Também todas as regiões turísticas do país captaram mais dormidas de turistas entre Janeiro e Novembro passados, face aos mesmos meses de 2013. A maior subida registou-se na região do Alentejo (+ 17,2%), seguida de Lisboa (+ 14,8%) e Algarve (+ 11,2%), tal como já tinha acontecido em Outubro. As menos expressivas foram nos Açores (+ 0,3%), que contudo inverteu a tendência de descida do mês anterior, e Madeira (+ 4,6%).

Analisando apenas o mês de Novembro, o INE aponta uma “ligeira desaceleração no crescimento de hóspedes e dormidas”.

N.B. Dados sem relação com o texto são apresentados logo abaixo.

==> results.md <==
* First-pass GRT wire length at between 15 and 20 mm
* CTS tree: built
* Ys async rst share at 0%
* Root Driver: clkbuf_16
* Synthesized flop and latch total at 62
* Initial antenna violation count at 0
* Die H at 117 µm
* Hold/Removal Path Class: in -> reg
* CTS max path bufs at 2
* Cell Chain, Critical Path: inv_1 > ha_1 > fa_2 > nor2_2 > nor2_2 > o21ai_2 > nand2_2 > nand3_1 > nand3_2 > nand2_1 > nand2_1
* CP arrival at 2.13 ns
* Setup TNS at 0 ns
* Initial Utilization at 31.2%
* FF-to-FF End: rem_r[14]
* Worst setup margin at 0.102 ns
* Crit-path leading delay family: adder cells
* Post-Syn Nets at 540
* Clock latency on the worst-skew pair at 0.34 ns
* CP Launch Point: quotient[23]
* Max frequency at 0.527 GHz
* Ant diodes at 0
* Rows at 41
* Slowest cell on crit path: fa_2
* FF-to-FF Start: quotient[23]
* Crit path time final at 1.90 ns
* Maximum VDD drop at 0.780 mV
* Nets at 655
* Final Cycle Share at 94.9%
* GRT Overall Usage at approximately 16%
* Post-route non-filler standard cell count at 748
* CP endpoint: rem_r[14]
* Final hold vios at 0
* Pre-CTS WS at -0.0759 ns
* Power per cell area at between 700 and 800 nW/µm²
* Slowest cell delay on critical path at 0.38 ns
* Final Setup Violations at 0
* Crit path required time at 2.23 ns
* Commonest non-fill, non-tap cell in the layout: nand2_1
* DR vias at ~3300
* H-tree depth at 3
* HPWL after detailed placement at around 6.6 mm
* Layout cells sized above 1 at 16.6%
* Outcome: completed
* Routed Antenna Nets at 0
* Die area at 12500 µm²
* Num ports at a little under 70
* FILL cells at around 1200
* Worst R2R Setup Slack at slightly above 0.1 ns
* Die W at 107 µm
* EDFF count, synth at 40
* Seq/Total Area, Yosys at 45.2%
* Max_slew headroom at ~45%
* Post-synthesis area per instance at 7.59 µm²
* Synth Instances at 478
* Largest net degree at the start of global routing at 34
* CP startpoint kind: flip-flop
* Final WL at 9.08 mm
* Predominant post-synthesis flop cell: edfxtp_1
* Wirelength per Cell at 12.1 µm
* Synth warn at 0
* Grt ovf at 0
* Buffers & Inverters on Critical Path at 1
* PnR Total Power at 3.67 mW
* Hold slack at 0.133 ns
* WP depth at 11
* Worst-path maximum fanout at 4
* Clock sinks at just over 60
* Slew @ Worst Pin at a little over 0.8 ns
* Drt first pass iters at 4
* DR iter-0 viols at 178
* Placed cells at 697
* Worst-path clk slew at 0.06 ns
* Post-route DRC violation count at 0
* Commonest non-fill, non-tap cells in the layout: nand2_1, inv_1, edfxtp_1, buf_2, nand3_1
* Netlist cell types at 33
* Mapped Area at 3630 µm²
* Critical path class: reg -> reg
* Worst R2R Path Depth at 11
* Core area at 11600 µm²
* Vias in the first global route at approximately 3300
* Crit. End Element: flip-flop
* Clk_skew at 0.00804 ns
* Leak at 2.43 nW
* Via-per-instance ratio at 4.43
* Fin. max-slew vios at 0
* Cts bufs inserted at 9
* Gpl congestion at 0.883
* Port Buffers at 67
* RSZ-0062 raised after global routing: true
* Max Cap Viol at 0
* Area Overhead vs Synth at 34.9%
$ cat src/rtl/sbc_pkg.sv
// ----------------------------------------------------------------------------
// sbc_pkg
// shared widths, register map and normal codes for the swept box collision test
// ----------------------------------------------------------------------------
package sbc_pkg;

    localparam int POS_W   = 32;
    localparam int SIZE_W  = 31;
    localparam int TS_W    = 24;
    localparam int EDGE_W  = 35;
    localparam int PROD_W  = POS_W + TS_W + 1;
    localparam int ADDR_W  = 3;
    localparam int DATA_W  = 32;
    localparam int NORM_W  = 2;
    localparam int ET_W    = 16;

    typedef enum logic [ADDR_W-3:0] {
        REG_TIME_STEP = '0
    } t_reg_idx;

    localparam logic signed [NORM_W-1:0] NORM_POS  = 2'sb01;
    localparam logic signed [NORM_W-1:0] NORM_NEG  = 2'sb11;
    localparam logic signed [NORM_W-1:0] NORM_NONE = 2'sb00;

endpackage

$ cat src/rtl/sbc_cfg.sv
// ----------------------------------------------------------------------------
// sbc_cfg
// apb register slice holding the frame time step
// ----------------------------------------------------------------------------
module sbc_cfg #(
    parameter logic [23:0] RESET_VAL = 24'h010000
) (
    input  logic                        i_clk,
    input  logic                        i_rst_n,
    input  logic                        psel,
    input  logic                        penable,
    input  logic                        pwrite,
    input  logic [sbc_pkg::ADDR_W-1:0]  paddr,
    input  logic [sbc_pkg::DATA_W-1:0]  pwdata,
    output logic [sbc_pkg::DATA_W-1:0]  prdata,
    output logic                        pready,
    output logic [sbc_pkg::TS_W-1:0]    o_time_step
);

    logic [sbc_pkg::TS_W-1:0] r_ts;
    sbc_pkg::t_reg_idx        idx;

    assign idx    = sbc_pkg::t_reg_idx'(paddr[sbc_pkg::ADDR_W-1:2]);
    assign pready = 1'b1;

    always_ff @(posedge i_clk) begin
        if (!i_rst_n) begin
            r_ts <= RESET_VAL;
        end else if (psel && penable && pwrite && (idx == sbc_pkg::REG_TIME_STEP)) begin
            r_ts <= pwdata[sbc_pkg::TS_W-1:0];
        end
    end

    always_comb begin
        case (idx)
            sbc_pkg::REG_TIME_STEP: prdata = {{(sbc_pkg::DATA_W-sbc_pkg::TS_W){1'b0}}, r_ts};
            default:                prdata = '0;
        endcase
    end

    assign o_time_step = r_ts;

endmodule
$ cat config.mk
export PLATFORM = sky130hd
export DESIGN_NAME = sbc_cfg
export DESIGN_NICKNAME = d
export VERILOG_FILES = /design/src/rtl/sbc_pkg.sv /design/src/rtl/sbc_cfg.sv
export SDC_FILE = /design/constraint.sdc
export NUM_CORES = 1
export LEC_CHECK = 0
export BUFFER_PORTS_ARGS = -buffer_cell sky130_fd_sc_hd__buf_2
export CORE_MARGIN = 2
export CORE_UTILIZATION = 39
export DETAILED_ROUTE_END_ITERATION = 10
export GPL_ROUTABILITY_DRIVEN = 1
export GPL_TIMING_DRIVEN = 0
export PLACE_DENSITY = 0.76
export REMOVE_ABC_BUFFERS = 1
export SYNTH_ARGS = -nofsm -noshare
export SYNTH_HDL_FRONTEND = slang
export SYNTH_SLANG_ARGS = --single-unit
$ cat constraint.sdc
create_clock -name i_clk -period 1.28 [get_ports i_clk]
set_clock_uncertainty 0.1 [all_clocks]
set_input_delay 0.128 -clock i_clk [delete_from_list [all_inputs] [get_ports i_clk]]
set_output_delay 0.128 -clock i_clk [all_outputs]
set_load 0.05 [all_outputs]
$ cat src/hdl/anchored_rect_chain_resolver_defines.svh
// Assertion macros shared by the region chain resolver RTL.
// Depends on a clock named clk and an active-low reset named rst_n in the including module.
`ifndef ANCHORED_RECT_CHAIN_RESOLVER_DEFINES_SVH
`define ANCHORED_RECT_CHAIN_RESOLVER_DEFINES_SVH

`ifndef SYNTHESIS
`define ARCR_ASSERT_IMPL(name, ante, cons) \
    name: assert property (@(posedge clk) disable iff (!rst_n) (ante) |-> (cons)) \
        else $error("assertion failed");
`define ARCR_ASSERT_NEXT(name, ante, cons) \
    name: assert property (@(posedge clk) disable iff (!rst_n) (ante) |=> (cons)) \
        else $error("assertion failed");
`else
`define ARCR_ASSERT_IMPL(name, ante, cons)
`define ARCR_ASSERT_NEXT(name, ante, cons)
`endif

`endif

$ cat src/hdl/arcr_pkg.sv
// Shared types and constants of the region chain resolver.
// No dependencies.
package arcr_pkg;

    localparam logic MODE_WRITE = 1'b0;

    localparam logic [7:0] TYPE_TL   = 8'd1;
    localparam logic [7:0] TYPE_BR   = 8'd2;
    localparam logic [7:0] TYPE_TR   = 8'd3;
    localparam logic [7:0] TYPE_BL   = 8'd4;
    localparam logic [7:0] TYPE_SIZE = 8'd9;
    localparam logic [7:0] TYPE_PASS = 8'd10;

    typedef enum logic [2:0] {
        ST_OK          = 3'd0,
        ST_UNKNOWN     = 3'd1,
        ST_CYCLE       = 3'd2,
        ST_BAD_PARENT  = 3'd3,
        ST_UNSUPPORTED = 3'd4
    } arcr_status_t;

    typedef struct packed {
        logic        valid;
        logic [7:0]  anchor;
        logic [7:0]  parent;
        logic [15:0] off_a;
        logic [15:0] off_b;
    } arcr_entry_t;

    typedef struct packed {
        arcr_status_t status;
        logic         has_rect;
        logic [15:0]  left_x;
        logic [15:0]  top_y;
        logic [15:0]  width;
        logic [15:0]  height;
    } arcr_result_t;

    function automatic arcr_result_t err_result(input arcr_status_t code);
        arcr_result_t res;
        res = '0;
        res.status = code;
        return res;
    endfunction

endpackage

$ cat src/hdl/arcr_walk.sv
// Control of the resolver: table clearing, record writes and the upward parent walk.
// Depends on arcr_pkg and drives the record memory in arcr_table.
`include "anchored_rect_chain_resolver_defines.svh"

module arcr_walk #(
    parameter int TABLE_ENTRIES = 256,
    parameter int WALK_LIMIT = 32,
    localparam int IDX_W = $clog2(TABLE_ENTRIES),
    localparam int STEP_W = $clog2(WALK_LIMIT + 1)
) (
    input  logic                   clk,
    input  logic                   rst_n,
    input  logic                   in_valid,
    output logic                   in_stall,
    input  logic                   mode,
    input  logic [7:0]             node_id,
    input  logic [7:0]             anchor_type,
    input  logic [7:0]             parent_id,
    input  logic signed [15:0]     offset_a,
    input  logic signed [15:0]     offset_b,
    output logic                   mem_we,
    output logic [IDX_W-1:0]       mem_waddr,
    output arcr_pkg::arcr_entry_t  mem_wdata,
    output logic                   mem_re,
    output logic [IDX_W-1:0]       mem_raddr,
    input  arcr_pkg::arcr_entry_t  rd_data,
    output logic                   res_valid,
    input  logic                   res_take,
    output arcr_pkg::arcr_result_t res
);
    import arcr_pkg::*;

    typedef enum logic [4:0] {
        S_CLEAR = 5'b00001,
        S_IDLE  = 5'b00010,
        S_WALK  = 5'b00100,
        S_PLACE = 5'b01000,
        S_DONE  = 5'b10000
    } walk_state_t;

    walk_state_t        state_reg, state_next;
    logic [IDX_W-1:0]   clr_cnt_reg, clr_cnt_next;
    logic [STEP_W-1:0]  steps_reg, steps_next;
    logic [STEP_W-1:0]  steps_dec;
    logic [STEP_W-1:0]  nx_reg, nx_next;
    logic [STEP_W-1:0]  ny_reg, ny_next;
    logic [15:0]        sum_a_reg, sum_a_next;
    logic [15:0]        sum_b_reg, sum_b_next;
    logic [15:0]        w_reg, w_next;
    logic [15:0]        h_reg, h_next;
    logic [15:0]        prod_x, prod_y;
    arcr_result_t       res_reg, res_next;

    function automatic logic id_ok(input logic [7:0] id);
        return int'(id) < TABLE_ENTRIES;
    endfunction

    assign in_stall  = (state_reg != S_IDLE);
    assign res_valid = (state_reg == S_DONE);
    assign res       = res_reg;
    assign steps_dec = steps_reg - STEP_W'(1);

    // Type 2/3 records move the left edge by one minus the width; 2/4 likewise in y.
    assign prod_x = 16'(nx_reg) * (16'd1 - w_reg);
    assign prod_y = 16'(ny_reg) * (16'd1 - h_reg);

    always_comb
    begin
        state_next   = state_reg;
        clr_cnt_next = clr_cnt_reg;
        steps_next   = steps_reg;
        nx_next      = nx_reg;
        ny_next      = ny_reg;
        sum_a_next   = sum_a_reg;
        sum_b_next   = sum_b_reg;
        w_next       = w_reg;
        h_next       = h_reg;
        res_next     = res_reg;
        mem_we       = 1'b0;
        mem_waddr    = clr_cnt_reg;
        mem_wdata    = '0;
        mem_re       = 1'b0;
        mem_raddr    = IDX_W'(node_id);

        case (state_reg)
            S_CLEAR:
            begin
                mem_we = 1'b1;
                if (clr_cnt_reg == IDX_W'(TABLE_ENTRIES - 1))
                begin
                    state_next = S_IDLE;
                end
                else
                begin
                    clr_cnt_next = clr_cnt_reg + IDX_W'(1);
                end
            end
            S_IDLE:
            begin
                if (in_valid)
                begin
                    if (mode == MODE_WRITE)
                    begin
                        mem_we           = id_ok(node_id);
                        mem_waddr        = IDX_W'(node_id);
                        mem_wdata.valid  = 1'b1;
                        mem_wdata.anchor = anchor_type;
                        mem_wdata.parent = parent_id;
                        mem_wdata.off_a  = offset_a;
                        mem_wdata.off_b  = offset_b;
                        res_next         = err_result(ST_OK);
                        state_next       = S_DONE;
                    end
                    else
                    begin
                        steps_next = STEP_W'(WALK_LIMIT);
                        nx_next    = '0;
                        ny_next    = '0;
                        sum_a_next = '0;
                        sum_b_next = '0;
                        if (!id_ok(node_id))
                        begin
                            res_next   = err_result(ST_UNKNOWN);
                            state_next = S_DONE;
                        end
                        else
                        begin
                            mem_re     = 1'b1;
                            state_next = S_WALK;
                        end
                    end
                end
            end
            S_WALK:
            begin
                mem_raddr = IDX_W'(rd_data.parent);
                if (!rd_data.valid)
                begin
                    res_next   = err_result(ST_UNKNOWN);
                    state_next = S_DONE;
                end
                else
                begin
                    steps_next = steps_dec;
                    case (rd_data.anchor)
                        TYPE_SIZE:
                        begin
                            w_next     = rd_data.off_a;
                            h_next     = rd_data.off_b;
                            state_next = S_PLACE;
                        end
                        TYPE_TL, TYPE_BR, TYPE_TR, TYPE_BL, TYPE_PASS:
                        begin
                            if (rd_data.anchor != TYPE_PASS)
                            begin
                                sum_a_next = sum_a_reg + rd_data.off_a;
                                sum_b_next = sum_b_reg + rd_data.off_b;
                                if (rd_data.anchor == TYPE_BR || rd_data.anchor == TYPE_TR)
                                begin
                                    nx_next = nx_reg + STEP_W'(1);
                                end
                                if (rd_data.anchor == TYPE_BR || rd_data.anchor == TYPE_BL)
                                begin
                                    ny_next = ny_reg + STEP_W'(1);
                                end
                            end
                            if (rd_data.parent == 8'd0)
                            begin
                                res_next   = err_result(ST_BAD_PARENT);
                                state_next = S_DONE;
                            end
                            else if (steps_dec == '0)
                            begin
                                res_next   = err_result(ST_CYCLE);
                                state_next = S_DONE;
                            end
                            else if (!id_ok(rd_data.parent))
                            begin
                                res_next   = err_result(ST_UNKNOWN);
                                state_next = S_DONE;
                            end
                            else
                            begin
                                mem_re = 1'b1;
                            end
                        end
                        default:
                        begin
                            res_next   = err_result(ST_UNSUPPORTED);
                            state_next = S_DONE;
                        end
                    endcase
                end
            end
            S_PLACE:
            begin
                res_next.status   = ST_OK;
                res_next.has_rect = 1'b1;
                res_next.left_x   = sum_a_reg + prod_x;
                res_next.top_y    = sum_b_reg + prod_y;
                res_next.width    = w_reg;
                res_next.height   = h_reg;
                state_next        = S_DONE;
            end
            S_DONE:
            begin
                if (res_take)
                begin
                    state_next = S_IDLE;
                end
            end
            default:
            begin
                state_next = S_IDLE;
            end
        endcase
    end

    always_ff @(posedge clk or negedge rst_n)
    begin
        if (!rst_n)
        begin
            state_reg   <= S_CLEAR;
            clr_cnt_reg <= '0;
            steps_reg   <= '0;
        end
        else
        begin
            state_reg   <= state_next;
            clr_cnt_reg <= clr_cnt_next;
            steps_reg   <= steps_next;
        end
    end

    always_ff @(posedge clk)
    begin
        nx_reg    <= nx_next;
        ny_reg    <= ny_next;
        sum_a_reg <= sum_a_next;
        sum_b_reg <= sum_b_next;
        w_reg     <= w_next;
        h_reg     <= h_next;
        res_reg   <= res_next;
    end

    `ARCR_ASSERT_IMPL(a_walk_has_steps, state_reg == S_WALK, steps_reg != '0)
    `ARCR_ASSERT_IMPL(a_no_read_on_write, mem_we, !mem_re)
    `ARCR_ASSERT_NEXT(a_result_holds, res_valid && !res_take, res_valid && $stable(res_reg))
    `ARCR_ASSERT_NEXT(a_place_ok, state_reg == S_PLACE, res_reg.status == ST_OK && res_reg.has_rect)

endmodule

$ cat config.mk
export PLATFORM = sky130hd
export DESIGN_NAME = arcr_walk
export DESIGN_NICKNAME = d
export VERILOG_FILES = /design/src/hdl/arcr_pkg.sv /design/src/hdl/arcr_walk.sv
export VERILOG_INCLUDE_DIRS = /design/src /design/src/hdl
export SDC_FILE = /design/constraint.sdc
export NUM_CORES = 1
export LEC_CHECK = 0
export ABC_AREA = 1
export BUFFER_PORTS_ARGS = -buffer_cell sky130_fd_sc_hd__buf_4
export CORE_UTILIZATION = 55
export DETAILED_ROUTE_END_ITERATION = 10
export MAX_ROUTING_LAYER = met4
export PLACE_DENSITY = 0.75
export SKIP_CTS_REPAIR_TIMING = 1
export SYNTH_ARGS = -nofsm -noshare
export SYNTH_HDL_FRONTEND = slang
export SYNTH_SLANG_ARGS = --single-unit
$ cat constraint.sdc
create_clock -name clk -period 6.8 [get_ports clk]
set_input_delay 1.36 -clock clk [delete_from_list [all_inputs] [get_ports clk]]
set_output_delay 1.36 -clock clk [all_outputs]
set_load 0.01 [all_outputs]
==> summary.md <==
| Metric | Value |
|---|---|
| Crit Reg-Reg Endpoint | res[47]$_DFFE_PP_ |
| Top_reg_cell synth | edfxtp_1 |
| Grt ovf | 0 |
| Global-route wire length before repair | about 63 mm |
| Worst reg-to-reg setup slack | approximately 0.94 ns |
| CTS tree | done |
| Worst skew pair latency | around 0.44 ns |
| Setup TNS | 0 ns |
| Seq cells post-synth | approximately 160 |
| Clk_skew | ~0.011 ns |
| Kind of critical path | flip-flop to flip-flop |
| ANT nets after route | 0 |
| Core Area | approximately 25,000 sq um |
| Residual DRC count | 0 |
| Vias per inst | roughly 5.4 |
| Fill cells | between 2,000 and 2,500 |
| Die area | ~27,000 sq um |
| Routed WL per cell | 17.3 um |
| Worst slew pin tran | ~1.2 ns |
| Setup crit end | res[47]$_DFFE_PP_ |
| Sequential fraction of the synthesis area | between 30% and 40% |
| Clock Sinks | approximately 160 |
| Fmax | 171 MHz |
| Die width | around 160 um |
| Detailed placement HPWL | 32.0 mm |
| IO buf count | between 200 and 250 |
| # Max-Cap Violations | 0 |
| Post-synth EDFFs | between 100 and 150 |
| Row count | 58 |
| Synth-to-Final Area Change | 19.2% |
| Cells after synthesis | ~1,700 |
| Cts bufs inserted | 17 |
| Slew margin rel. | approximately a fifth |
| Synthesized area | between 10,000 and 15,000 sq um |
| Final Critical Period | roughly 6 ns |
| Crit path from | h_reg[1]$_DFFE_PP_ |
| Largest net degree at the start of global routing | between 60 and 70 |
| Worst Path Arrival | around 6.1 ns |
| Fin. Hold Viols | 0 |
| IO Count | roughly 250 |
| Unrepaired setup endpoints after global routing | false |
| Status | finished, final reports clean |
| Vias | ~12,000 |
| Drt total wl | a little under 40 mm |
| Antenna violations before repair | 1 |
| Synth unique cells | 48 |
| Layout Nets | between 2,000 and 2,500 |
| CP startpoint kind | flip-flop |
| Vias in the first global route | 12,300 |
| Gr usage total | about a third |
| CTS Buffer Depth | 2 |
| FF-to-FF Start | h_reg[1]$_DFFE_PP_ |
| Clock-pin slew on the worst setup and hold paths | about 0.070 ns |
| Element type at the critical path end | flip-flop |
| 1st-iter DRT viols | 897 |
| Cell depth of the worst flop-to-flop path | 21 |
| Worst-path maximum fanout | 7 |
| Synthesis Warnings | 0 |
| Crit share post-route | 86.1% |
| Starting Density | a little under three fifths |
| Min-Delay Path Class | flip-flop to flip-flop |
| Required @ worst endpoint | 6.99 ns |
| Die Height | around 160 um |
| Asr flop ratio synth | about an eighth |
| Final setup viols | 0 |
| Max reg flops | 68 |
| H-tree lvl count | 4 |
| Synth Area per Inst | 8.33 sq um |
| Final Max Tran Viols | 0 |
| Area of the multi-input gates | roughly 8000 sq um |
| Layout cell share with drive strength beyond 1 | 16.8% |
| Synthesized net count | between 2,000 and 2,500 |
| RD Place Congestion | roughly 0.94 |
| Worst hold start | clr_cnt_reg[7]$_DFFE_PN0P_ |
| FF/Latch Area | ~4800 sq um |
| Drt pass-1 iters | 5 |
| Root Driver | clkbuf_16 |
## metrics by stage
| step | hold slack [ns] | setup slack, ns | instance area [sq um] | utilization (%) | instances |
|---|---|---|---|---|---|
| floorplan | 0.467 | 1.33 | 14300 | - | 1713 |
| global placement | 0.494 | 1.24 | 16500 | 65.1 | 2264 |
| detailed placement | 0.503 | 1.12 | 16500 | 65.1 | 2264 |
| CTS | 0.514 | 1.06 | 17000 | 67.2 | 2296 |
| global route | 0.535 | 0.616 | 17000 | 67.2 | 2297 |
| finish | 0.509 | 0.944 | 17000 | 67.2 | 2297 |
## kinds of logic after synthesis
group / count (synthesis) / synth area share (%)
AND/OR/NAND/NOR: 656 / 20.3
buffers and inverters: 433 / 11.5
flip-flops: 163 / 33.6
XOR/XNOR: 33 / 2.02
adder cells (fa/ha/maj): 199 / 23.5
AO/OA/AOI/OAI: 229 / 9.03
## cell usage in the layout (no fill, tap or decap), types with 6 or more instances in the layout
cell | Yosys | final
clkbuf_16 | 0 | 17
o21a_1 | 6 | 6
buf_4 | 0 | 252
fa_1 | 116 | 116
inv_1 | 386 | 386
xor2_1 | 25 | 25
a21oi_1 | 96 | 96
edfxtp_1 | 144 | 144
nand4_1 | 19 | 19
inv_2 | 12 | 12
nor3_1 | 26 | 26
o21ai_0 | 78 | 78
dfrtp_1 | 18 | 18
clkinv_1 | 4 | 6
nor2_1 | 283 | 280
a21o_1 | 7 | 7
nand2_1 | 218 | 217
ha_1 | 83 | 83
nor2_4 | 4 | 6
o31ai_1 | 7 | 7
nand2_2 | 10 | 11
nor4_1 | 6 | 6
o21bai_1 | 11 | 11
xnor2_1 | 8 | 8
nand3_1 | 69 | 69
## routing by layer
| layer | GRT usage, % | wire (um) | up-vias |
|---|---|---|---|
| li1 | - | - | 5901 |
| met1 | 39.8 | 16000 | 5751 |
| met2 | 50.6 | 18400 | 553 |
| met3 | 5.84 | 3080 | 93 |
| met4 | 17.5 | 2150 | 0 |
| met5 | - | 0 | - |
## cell usage after synthesis (8+ instances only)
| master | instances | area, sq um |
|---|---|---|
| inv_1 | 386 | 1450 |
| nor2_1 | 283 | 1060 |
| nand2_1 | 218 | 818 |
| edfxtp_1 | 144 | 4320 |
| fa_1 | 116 | 2320 |
| a21oi_1 | 96 | 480 |
| ha_1 | 83 | 1040 |
| o21ai_0 | 78 | 390 |
| nand3_1 | 69 | 345 |
| nor3_1 | 26 | 130 |
| xor2_1 | 25 | 219 |
| clkbuf_1 | 22 | 82.6 |
| nand4_1 | 19 | 119 |
| dfrtp_1 | 18 | 450 |
| inv_2 | 12 | 45.0 |
| o21bai_1 | 11 | 82.6 |
| nand2_2 | 10 | 62.6 |
| buf_2 | 8 | 40.0 |
| xnor2_1 | 8 | 70.1 |
## final cells by class
class | count | share of cell area [%]
antenna | 1 | 0.0147
tap | 330 | 2.43
clock inverter | 13 | 0.596
inverter | 402 | 8.87
clock buffer | 19 | 2.54
sequential | 163 | 28.2
multi-input combinational | 1117 | 46.2
timing repair buffer | 252 | 11.1
## worst max-delay path: stages, from the launching register on
cell	delay, ns
edfxtp_1	0.48
inv_2	0.14
ha_1	0.21
nand2_2	0.11
nor2_4	0.15
nand3_1	0.15
xor2_1	0.47
nor2_1	0.12
fa_1	0.56
fa_1	0.45
fa_1	0.57
inv_1	0.06
fa_1	0.50
inv_1	0.04
ha_1	0.35
a21oi_1	0.19
o21a_1	0.19
o221ai_1	0.13
a31oi_1	0.48
nand3_1	0.14
nand2_1	0.08
nor2_1	0.04
## worst min path at each step
stage / endpoint / slack [ns] / cells past startpoint
after floorplan: clr_cnt_reg[7]$_DFFE_PN0P_ / 0.47 / 1
after global placement: clr_cnt_reg[7]$_DFFE_PN0P_ / 0.49 / 1
after detailed placement: clr_cnt_reg[7]$_DFFE_PN0P_ / 0.50 / 1
after CTS: clr_cnt_reg[7]$_DFFE_PN0P_ / 0.51 / 1
after global routing: clr_cnt_reg[7]$_DFFE_PN0P_ / 0.54 / 1
final: clr_cnt_reg[7]$_DFFE_PN0P_ / 0.51 / 1
Power is not shown: default switching activity piles up to over one toggle a cycle in this logic, so the estimate is an artifact.
`config.mk`:
```
export PLATFORM = sky130hd
export DESIGN_NAME = rau_mul
export DESIGN_NICKNAME = d
export VERILOG_FILES = /design/src/hdl/rau_mul.sv
export SDC_FILE = /design/constraint.sdc
export NUM_CORES = 2
export LEC_CHECK = 0
export BUFFER_PORTS_ARGS = -buffer_cell sky130_fd_sc_hd__buf_2
export CAP_MARGIN = 20
export CORE_MARGIN = 2
export CORE_UTILIZATION = 48
export CTS_BUF_LIST = sky130_fd_sc_hd__clkbuf_16
export DETAILED_ROUTE_END_ITERATION = 8
export GPL_ROUTABILITY_DRIVEN = 1
export PLACE_DENSITY = 0.73
export SLEW_MARGIN = 20
export SYNTH_ARGS = -nofsm -noshare
export SYNTH_HDL_FRONTEND = slang
export SYNTH_SLANG_ARGS = --single-unit
```
`constraint.sdc`:
```
create_clock -name clock -period 9.7 [get_ports clock]
set_input_delay 2.425 -clock clock [delete_from_list [all_inputs] [get_ports clock]]
set_output_delay 2.425 -clock clock [all_outputs]
set_load 0.01 [all_outputs]
```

“Os estabelecimentos hoteleiros registaram 929,3 mil hóspedes e 2,4 milhões de dormidas, resultados que se traduzem em aumentos de 8,8% e 11,4%, respectivamente. Estes aumentos foram inferiores aos de Outubro (+14,0% e +13,9%)”, analisa. Mas “note-se que no mês de Novembro já não se verificaram as condições meteorológicas excepcionais que ocorreram no mês precedente”, conclui.